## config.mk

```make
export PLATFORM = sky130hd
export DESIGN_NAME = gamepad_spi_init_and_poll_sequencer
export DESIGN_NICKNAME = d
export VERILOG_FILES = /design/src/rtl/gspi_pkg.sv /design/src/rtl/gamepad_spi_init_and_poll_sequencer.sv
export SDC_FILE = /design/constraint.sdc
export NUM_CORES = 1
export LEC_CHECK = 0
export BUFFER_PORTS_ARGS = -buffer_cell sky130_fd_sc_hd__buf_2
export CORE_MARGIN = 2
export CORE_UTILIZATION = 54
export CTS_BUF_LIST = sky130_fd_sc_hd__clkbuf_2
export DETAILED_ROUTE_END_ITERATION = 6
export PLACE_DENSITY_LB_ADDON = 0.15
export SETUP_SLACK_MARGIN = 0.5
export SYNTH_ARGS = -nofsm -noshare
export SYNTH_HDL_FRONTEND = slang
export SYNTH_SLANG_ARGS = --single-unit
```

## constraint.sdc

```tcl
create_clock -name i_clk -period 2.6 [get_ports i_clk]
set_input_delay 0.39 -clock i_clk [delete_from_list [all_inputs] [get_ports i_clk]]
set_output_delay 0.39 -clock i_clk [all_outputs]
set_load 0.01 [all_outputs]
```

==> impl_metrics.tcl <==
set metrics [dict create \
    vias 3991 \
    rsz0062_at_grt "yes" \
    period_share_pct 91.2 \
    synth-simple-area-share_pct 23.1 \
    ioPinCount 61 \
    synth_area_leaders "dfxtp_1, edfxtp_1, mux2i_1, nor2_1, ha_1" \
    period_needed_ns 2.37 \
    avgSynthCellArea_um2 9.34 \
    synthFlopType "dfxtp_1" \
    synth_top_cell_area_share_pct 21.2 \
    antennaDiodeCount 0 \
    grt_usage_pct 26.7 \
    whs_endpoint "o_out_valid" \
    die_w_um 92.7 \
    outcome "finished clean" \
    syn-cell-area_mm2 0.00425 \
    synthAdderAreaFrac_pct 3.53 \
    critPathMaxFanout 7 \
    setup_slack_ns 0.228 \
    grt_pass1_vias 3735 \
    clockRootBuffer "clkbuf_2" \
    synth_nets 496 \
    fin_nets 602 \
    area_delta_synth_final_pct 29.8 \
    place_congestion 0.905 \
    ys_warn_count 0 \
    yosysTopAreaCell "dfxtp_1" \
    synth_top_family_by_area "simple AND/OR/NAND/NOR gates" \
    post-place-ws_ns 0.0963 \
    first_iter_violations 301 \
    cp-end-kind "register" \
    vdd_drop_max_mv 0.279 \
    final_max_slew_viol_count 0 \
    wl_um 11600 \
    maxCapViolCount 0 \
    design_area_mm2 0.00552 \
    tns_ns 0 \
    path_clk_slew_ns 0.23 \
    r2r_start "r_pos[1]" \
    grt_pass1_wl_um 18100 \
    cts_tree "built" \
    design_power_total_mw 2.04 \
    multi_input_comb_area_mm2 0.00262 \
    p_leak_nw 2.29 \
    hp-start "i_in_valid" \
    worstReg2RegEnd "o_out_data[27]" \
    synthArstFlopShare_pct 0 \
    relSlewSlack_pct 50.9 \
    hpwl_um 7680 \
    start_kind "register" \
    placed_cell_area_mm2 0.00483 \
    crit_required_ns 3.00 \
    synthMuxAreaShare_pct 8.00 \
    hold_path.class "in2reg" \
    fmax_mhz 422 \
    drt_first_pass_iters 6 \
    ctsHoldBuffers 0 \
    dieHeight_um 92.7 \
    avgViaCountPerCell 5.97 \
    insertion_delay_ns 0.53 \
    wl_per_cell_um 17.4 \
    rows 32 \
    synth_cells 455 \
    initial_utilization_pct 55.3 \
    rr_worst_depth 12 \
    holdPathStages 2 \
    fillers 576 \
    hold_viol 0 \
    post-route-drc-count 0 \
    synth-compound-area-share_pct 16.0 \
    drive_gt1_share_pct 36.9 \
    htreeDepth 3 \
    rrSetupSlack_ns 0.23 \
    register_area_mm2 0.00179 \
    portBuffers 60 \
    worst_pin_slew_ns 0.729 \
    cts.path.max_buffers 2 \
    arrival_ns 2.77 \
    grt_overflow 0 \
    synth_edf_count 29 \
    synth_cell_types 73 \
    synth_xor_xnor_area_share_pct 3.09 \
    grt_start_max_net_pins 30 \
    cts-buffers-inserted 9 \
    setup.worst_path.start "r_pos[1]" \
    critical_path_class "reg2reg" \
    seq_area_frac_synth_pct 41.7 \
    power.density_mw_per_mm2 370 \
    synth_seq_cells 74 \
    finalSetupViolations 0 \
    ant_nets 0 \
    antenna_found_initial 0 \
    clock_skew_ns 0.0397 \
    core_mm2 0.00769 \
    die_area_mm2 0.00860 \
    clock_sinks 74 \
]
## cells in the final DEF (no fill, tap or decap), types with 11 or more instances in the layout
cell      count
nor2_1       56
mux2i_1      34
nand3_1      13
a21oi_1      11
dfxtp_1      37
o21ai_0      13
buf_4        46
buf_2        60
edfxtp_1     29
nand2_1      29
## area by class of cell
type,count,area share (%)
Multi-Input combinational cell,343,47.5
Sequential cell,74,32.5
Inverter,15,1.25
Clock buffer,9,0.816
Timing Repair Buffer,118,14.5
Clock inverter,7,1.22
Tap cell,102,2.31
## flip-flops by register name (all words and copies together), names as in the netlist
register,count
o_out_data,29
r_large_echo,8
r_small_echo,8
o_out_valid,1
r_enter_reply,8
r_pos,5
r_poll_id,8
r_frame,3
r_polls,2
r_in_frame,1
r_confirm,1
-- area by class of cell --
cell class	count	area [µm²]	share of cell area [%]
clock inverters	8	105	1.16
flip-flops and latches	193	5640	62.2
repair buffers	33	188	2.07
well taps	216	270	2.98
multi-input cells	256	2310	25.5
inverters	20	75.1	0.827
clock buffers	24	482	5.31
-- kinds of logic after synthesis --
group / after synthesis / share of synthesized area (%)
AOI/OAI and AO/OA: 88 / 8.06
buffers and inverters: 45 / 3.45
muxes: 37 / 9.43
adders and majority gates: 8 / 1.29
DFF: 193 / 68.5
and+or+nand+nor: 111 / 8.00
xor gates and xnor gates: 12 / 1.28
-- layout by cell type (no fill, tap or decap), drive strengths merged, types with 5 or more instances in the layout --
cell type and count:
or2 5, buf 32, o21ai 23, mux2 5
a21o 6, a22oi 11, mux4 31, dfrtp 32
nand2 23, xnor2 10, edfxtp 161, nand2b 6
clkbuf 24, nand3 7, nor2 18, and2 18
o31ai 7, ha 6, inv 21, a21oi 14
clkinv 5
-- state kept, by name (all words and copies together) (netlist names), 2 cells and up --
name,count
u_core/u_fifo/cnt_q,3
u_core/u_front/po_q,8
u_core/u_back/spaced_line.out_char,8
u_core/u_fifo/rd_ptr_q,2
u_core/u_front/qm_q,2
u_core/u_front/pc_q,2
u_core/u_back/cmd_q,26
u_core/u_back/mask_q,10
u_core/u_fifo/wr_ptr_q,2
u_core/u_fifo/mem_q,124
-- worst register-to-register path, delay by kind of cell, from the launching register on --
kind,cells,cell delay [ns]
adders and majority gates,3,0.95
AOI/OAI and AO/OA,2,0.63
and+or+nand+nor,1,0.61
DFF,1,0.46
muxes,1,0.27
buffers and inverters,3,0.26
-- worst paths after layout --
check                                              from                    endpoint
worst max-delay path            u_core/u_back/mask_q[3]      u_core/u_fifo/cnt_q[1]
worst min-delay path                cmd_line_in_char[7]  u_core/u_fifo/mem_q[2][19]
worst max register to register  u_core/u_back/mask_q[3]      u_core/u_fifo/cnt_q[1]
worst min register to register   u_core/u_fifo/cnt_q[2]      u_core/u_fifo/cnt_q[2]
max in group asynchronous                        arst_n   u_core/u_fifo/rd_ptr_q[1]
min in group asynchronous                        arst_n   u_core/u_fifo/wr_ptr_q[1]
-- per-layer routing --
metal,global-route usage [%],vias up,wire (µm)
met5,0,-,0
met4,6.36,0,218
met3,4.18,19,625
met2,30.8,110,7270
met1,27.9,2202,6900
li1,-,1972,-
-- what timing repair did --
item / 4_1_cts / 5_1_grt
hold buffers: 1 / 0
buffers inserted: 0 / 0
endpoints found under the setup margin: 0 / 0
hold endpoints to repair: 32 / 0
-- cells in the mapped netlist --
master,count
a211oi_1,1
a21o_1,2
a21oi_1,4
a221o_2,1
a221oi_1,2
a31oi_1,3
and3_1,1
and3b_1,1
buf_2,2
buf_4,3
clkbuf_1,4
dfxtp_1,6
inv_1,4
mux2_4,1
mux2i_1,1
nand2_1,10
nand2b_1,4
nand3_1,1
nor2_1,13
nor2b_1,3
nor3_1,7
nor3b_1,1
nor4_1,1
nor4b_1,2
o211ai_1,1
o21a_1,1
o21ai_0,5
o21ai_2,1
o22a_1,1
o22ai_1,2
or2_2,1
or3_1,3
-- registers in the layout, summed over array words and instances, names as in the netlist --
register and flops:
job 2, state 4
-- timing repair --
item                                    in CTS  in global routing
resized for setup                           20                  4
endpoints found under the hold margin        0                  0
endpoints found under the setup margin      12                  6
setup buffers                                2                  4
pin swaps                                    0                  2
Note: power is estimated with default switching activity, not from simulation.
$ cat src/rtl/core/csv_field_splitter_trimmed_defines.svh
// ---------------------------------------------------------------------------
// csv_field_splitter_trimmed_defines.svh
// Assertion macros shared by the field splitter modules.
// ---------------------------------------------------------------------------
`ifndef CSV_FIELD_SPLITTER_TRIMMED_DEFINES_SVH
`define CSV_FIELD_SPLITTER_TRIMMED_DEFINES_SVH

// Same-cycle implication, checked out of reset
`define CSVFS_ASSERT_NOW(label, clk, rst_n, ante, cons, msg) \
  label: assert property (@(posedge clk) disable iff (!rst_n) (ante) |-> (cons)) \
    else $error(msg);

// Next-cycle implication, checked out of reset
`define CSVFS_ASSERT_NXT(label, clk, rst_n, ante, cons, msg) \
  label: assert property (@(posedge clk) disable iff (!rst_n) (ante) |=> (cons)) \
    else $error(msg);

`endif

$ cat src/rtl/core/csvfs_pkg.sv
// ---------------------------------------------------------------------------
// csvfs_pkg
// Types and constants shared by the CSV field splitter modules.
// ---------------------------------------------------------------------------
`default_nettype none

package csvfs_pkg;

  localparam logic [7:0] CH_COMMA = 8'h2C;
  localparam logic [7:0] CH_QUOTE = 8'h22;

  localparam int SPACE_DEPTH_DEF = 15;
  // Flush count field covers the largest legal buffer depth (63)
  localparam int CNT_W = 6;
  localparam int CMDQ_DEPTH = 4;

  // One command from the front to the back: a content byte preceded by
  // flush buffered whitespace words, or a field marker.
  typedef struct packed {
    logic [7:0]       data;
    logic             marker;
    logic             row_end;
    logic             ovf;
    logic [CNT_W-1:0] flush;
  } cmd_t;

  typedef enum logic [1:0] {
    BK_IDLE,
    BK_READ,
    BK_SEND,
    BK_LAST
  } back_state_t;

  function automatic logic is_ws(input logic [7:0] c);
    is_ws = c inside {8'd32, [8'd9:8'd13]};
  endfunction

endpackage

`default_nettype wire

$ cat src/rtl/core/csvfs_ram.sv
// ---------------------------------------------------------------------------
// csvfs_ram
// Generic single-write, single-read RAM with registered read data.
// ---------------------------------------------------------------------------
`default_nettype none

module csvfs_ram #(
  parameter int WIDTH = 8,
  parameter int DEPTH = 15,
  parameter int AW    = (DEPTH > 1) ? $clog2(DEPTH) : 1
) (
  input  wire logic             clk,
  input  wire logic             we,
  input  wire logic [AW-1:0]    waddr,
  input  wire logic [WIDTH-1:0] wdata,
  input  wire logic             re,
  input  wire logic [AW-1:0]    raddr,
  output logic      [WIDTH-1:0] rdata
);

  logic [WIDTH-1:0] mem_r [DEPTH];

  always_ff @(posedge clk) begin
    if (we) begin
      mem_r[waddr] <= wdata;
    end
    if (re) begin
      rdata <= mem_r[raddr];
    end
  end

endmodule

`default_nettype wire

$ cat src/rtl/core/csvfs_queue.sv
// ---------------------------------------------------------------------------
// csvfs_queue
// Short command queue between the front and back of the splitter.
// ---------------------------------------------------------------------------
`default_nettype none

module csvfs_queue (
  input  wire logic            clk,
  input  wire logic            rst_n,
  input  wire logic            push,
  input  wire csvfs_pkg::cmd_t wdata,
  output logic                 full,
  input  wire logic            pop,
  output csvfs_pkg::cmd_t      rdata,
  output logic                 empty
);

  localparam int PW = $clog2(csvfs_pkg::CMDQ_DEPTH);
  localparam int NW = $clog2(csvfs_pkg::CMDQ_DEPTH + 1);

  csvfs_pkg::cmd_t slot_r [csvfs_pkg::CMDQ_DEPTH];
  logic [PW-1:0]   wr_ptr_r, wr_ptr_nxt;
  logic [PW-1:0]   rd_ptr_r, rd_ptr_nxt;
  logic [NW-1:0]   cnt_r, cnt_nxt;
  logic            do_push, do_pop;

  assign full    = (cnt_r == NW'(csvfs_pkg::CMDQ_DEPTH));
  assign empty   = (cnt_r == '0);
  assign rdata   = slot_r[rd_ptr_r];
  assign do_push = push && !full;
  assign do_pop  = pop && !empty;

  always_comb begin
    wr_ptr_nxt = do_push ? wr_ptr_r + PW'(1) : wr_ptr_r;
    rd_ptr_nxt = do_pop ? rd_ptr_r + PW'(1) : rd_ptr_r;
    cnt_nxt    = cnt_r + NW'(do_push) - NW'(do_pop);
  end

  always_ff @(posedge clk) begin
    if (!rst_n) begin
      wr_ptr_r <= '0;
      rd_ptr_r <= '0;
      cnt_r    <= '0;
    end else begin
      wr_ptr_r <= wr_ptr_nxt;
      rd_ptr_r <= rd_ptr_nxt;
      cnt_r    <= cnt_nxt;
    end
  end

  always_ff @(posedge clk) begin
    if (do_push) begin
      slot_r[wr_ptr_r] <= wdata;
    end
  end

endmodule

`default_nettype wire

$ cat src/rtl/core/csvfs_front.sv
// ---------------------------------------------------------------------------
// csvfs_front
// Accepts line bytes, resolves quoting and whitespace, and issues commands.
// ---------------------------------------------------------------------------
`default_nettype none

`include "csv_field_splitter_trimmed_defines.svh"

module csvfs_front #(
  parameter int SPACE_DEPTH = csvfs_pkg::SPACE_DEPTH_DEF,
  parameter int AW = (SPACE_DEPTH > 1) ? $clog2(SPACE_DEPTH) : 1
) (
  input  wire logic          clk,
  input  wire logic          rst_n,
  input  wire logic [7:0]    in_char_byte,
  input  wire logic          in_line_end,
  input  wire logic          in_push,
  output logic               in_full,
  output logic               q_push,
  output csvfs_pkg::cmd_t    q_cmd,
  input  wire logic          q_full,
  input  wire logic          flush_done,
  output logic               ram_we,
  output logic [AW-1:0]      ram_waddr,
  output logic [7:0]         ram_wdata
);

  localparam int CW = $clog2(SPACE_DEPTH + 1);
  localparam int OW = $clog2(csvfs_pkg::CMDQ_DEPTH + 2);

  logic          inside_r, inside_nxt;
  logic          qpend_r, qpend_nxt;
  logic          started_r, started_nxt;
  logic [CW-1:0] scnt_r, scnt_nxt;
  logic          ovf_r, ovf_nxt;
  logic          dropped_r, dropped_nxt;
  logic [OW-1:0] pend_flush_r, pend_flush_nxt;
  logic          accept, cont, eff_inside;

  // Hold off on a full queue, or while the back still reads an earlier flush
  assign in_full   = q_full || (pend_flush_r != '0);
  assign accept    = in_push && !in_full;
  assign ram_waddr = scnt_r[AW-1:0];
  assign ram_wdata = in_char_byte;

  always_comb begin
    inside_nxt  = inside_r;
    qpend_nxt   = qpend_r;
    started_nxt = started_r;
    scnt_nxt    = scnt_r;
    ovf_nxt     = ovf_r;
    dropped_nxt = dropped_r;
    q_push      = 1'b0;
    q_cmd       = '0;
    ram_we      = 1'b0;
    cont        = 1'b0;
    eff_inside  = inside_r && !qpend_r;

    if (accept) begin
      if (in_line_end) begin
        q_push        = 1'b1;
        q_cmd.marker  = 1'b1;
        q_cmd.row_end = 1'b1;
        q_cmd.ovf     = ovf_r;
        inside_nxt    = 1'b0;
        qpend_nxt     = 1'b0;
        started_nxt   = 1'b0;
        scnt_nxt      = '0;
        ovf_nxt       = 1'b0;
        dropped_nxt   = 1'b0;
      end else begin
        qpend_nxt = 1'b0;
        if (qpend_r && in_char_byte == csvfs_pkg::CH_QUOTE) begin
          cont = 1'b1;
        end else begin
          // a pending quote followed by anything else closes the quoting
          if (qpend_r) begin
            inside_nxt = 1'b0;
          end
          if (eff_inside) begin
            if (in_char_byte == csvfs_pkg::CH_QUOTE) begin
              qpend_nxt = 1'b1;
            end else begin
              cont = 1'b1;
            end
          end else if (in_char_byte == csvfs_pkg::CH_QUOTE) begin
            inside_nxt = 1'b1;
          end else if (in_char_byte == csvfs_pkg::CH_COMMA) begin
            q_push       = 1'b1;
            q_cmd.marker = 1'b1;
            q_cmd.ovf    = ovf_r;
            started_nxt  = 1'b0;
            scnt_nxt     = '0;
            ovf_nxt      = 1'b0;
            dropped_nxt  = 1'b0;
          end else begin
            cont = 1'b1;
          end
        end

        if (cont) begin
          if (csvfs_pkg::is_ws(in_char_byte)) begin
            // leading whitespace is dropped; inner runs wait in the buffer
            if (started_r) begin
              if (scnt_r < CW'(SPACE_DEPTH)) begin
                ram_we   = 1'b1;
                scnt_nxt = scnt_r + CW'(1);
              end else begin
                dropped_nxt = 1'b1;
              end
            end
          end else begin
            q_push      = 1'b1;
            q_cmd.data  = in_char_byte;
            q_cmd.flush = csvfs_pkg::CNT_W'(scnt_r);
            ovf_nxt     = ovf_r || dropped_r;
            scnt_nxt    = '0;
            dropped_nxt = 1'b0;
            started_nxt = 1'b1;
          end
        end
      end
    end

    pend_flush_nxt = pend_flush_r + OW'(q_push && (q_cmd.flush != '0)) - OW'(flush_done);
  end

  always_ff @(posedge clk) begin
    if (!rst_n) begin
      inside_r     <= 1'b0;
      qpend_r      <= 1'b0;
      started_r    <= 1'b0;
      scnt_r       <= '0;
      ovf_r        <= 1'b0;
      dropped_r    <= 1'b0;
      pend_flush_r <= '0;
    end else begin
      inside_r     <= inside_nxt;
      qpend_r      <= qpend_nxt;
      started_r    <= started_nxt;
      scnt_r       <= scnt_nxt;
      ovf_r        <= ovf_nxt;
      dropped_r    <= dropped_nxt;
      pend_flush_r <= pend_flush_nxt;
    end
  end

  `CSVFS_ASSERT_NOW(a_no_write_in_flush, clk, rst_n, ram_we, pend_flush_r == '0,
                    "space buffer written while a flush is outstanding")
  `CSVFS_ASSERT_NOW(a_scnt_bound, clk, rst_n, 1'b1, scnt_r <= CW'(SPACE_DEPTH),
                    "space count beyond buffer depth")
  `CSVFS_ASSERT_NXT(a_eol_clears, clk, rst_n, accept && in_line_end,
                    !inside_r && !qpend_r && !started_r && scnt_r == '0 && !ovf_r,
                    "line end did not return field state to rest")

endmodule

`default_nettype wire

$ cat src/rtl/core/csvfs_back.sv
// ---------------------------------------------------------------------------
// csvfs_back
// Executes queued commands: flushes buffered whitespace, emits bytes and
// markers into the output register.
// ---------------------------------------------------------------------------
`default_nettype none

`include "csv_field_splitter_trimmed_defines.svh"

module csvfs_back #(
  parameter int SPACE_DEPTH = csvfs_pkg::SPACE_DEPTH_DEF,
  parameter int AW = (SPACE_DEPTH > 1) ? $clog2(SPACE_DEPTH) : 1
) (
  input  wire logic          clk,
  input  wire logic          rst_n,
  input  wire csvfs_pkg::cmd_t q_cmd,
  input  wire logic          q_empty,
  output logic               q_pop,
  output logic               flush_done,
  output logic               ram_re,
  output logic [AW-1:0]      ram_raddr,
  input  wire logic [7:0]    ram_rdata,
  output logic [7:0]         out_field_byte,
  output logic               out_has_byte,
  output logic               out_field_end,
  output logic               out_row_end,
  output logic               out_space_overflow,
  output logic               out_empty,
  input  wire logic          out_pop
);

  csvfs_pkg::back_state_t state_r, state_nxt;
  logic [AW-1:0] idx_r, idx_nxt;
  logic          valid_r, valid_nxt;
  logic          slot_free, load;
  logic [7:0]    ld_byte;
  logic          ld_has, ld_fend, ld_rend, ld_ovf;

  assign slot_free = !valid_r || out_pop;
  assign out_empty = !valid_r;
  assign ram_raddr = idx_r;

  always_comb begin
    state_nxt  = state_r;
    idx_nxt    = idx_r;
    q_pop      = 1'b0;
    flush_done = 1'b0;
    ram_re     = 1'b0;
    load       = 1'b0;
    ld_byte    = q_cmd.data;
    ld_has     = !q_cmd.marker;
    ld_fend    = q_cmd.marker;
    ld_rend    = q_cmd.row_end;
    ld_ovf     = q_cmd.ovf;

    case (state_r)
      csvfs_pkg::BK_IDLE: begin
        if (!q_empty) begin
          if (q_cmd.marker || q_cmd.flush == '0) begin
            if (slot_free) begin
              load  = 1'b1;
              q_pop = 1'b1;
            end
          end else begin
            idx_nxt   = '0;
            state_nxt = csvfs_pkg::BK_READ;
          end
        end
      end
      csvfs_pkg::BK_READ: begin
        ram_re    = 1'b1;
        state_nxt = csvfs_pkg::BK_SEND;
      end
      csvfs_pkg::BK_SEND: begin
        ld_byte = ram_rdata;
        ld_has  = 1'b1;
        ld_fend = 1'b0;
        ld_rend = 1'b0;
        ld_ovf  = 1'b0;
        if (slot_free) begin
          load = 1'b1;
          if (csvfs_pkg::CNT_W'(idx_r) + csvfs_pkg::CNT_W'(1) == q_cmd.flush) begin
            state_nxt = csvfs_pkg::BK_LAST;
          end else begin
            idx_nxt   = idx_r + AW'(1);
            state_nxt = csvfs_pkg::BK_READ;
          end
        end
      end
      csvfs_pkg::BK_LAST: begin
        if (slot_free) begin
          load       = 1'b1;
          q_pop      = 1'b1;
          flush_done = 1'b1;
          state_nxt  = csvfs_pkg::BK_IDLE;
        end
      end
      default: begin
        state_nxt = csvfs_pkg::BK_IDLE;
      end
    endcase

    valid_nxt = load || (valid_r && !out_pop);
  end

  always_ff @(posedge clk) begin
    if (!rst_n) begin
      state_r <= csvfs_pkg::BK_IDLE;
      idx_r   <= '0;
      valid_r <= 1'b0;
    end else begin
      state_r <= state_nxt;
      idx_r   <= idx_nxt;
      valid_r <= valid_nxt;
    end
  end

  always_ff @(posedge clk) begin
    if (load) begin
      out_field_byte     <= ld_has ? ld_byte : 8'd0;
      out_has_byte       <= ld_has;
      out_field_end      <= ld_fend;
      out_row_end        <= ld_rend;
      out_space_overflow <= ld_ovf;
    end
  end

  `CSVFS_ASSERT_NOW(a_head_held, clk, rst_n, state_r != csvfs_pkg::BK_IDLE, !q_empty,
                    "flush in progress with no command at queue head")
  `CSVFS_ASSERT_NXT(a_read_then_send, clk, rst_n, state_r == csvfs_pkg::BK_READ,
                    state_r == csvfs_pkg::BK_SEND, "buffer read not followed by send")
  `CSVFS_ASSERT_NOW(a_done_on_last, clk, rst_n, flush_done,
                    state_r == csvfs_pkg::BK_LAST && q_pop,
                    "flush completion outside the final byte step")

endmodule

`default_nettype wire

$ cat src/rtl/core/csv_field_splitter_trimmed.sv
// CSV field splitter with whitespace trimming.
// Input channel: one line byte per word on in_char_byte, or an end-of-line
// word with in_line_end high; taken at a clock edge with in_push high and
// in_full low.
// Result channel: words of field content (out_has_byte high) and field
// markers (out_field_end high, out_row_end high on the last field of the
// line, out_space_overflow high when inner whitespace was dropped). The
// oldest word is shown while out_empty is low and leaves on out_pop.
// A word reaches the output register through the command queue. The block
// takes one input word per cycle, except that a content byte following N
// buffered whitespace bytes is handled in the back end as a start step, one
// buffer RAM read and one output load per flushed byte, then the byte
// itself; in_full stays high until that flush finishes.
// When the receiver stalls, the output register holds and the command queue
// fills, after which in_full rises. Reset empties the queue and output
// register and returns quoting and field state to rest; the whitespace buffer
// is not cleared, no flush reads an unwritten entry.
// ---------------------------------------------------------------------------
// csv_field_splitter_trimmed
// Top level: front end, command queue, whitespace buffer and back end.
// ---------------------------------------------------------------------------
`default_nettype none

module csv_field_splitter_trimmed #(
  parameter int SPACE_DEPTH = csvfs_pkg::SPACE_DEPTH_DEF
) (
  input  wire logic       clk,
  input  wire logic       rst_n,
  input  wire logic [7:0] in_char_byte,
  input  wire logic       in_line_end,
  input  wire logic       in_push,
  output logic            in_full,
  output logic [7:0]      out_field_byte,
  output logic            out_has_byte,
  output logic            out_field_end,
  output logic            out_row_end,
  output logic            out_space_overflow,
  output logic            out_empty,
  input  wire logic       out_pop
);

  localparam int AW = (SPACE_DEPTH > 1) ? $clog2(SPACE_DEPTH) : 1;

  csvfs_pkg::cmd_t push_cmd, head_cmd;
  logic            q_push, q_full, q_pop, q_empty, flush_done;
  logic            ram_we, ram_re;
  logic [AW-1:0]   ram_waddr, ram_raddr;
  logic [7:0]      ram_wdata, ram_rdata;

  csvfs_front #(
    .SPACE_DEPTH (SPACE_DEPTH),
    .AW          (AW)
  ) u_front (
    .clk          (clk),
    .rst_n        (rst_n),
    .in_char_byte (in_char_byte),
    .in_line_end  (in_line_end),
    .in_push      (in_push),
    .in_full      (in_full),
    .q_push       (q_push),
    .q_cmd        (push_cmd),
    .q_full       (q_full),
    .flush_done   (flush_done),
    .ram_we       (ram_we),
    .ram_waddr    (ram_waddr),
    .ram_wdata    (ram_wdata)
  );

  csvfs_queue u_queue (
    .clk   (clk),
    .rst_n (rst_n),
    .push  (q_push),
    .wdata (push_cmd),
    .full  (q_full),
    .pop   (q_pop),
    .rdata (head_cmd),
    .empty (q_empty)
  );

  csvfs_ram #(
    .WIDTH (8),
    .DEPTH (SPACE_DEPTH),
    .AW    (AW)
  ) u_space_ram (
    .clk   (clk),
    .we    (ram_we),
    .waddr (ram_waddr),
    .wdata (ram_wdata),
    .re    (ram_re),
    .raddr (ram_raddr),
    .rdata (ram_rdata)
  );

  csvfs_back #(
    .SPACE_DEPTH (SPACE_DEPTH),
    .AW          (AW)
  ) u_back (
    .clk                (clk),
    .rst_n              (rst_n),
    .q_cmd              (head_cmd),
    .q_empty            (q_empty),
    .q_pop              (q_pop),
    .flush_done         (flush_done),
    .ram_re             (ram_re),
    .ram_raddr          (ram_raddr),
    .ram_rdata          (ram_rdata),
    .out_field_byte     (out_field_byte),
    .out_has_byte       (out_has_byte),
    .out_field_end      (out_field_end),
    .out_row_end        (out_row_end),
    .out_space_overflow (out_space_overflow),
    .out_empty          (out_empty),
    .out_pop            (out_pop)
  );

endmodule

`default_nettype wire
=-=-=
▸ Exercise brief: A word-for-word copy of the lines above from the one with "adders and majority gates,3,0.95" through the one with "worst min-delay path", inclusive, is the only output wanted.

▸ Written answer:
adders and majority gates,3,0.95
AOI/OAI and AO/OA,2,0.63
and+or+nand+nor,1,0.61
DFF,1,0.46
muxes,1,0.27
buffers and inverters,3,0.26
-- worst paths after layout --
check                                              from                    endpoint
worst max-delay path            u_core/u_back/mask_q[3]      u_core/u_fifo/cnt_q[1]
worst min-delay path                cmd_line_in_char[7]  u_core/u_fifo/mem_q[2][19]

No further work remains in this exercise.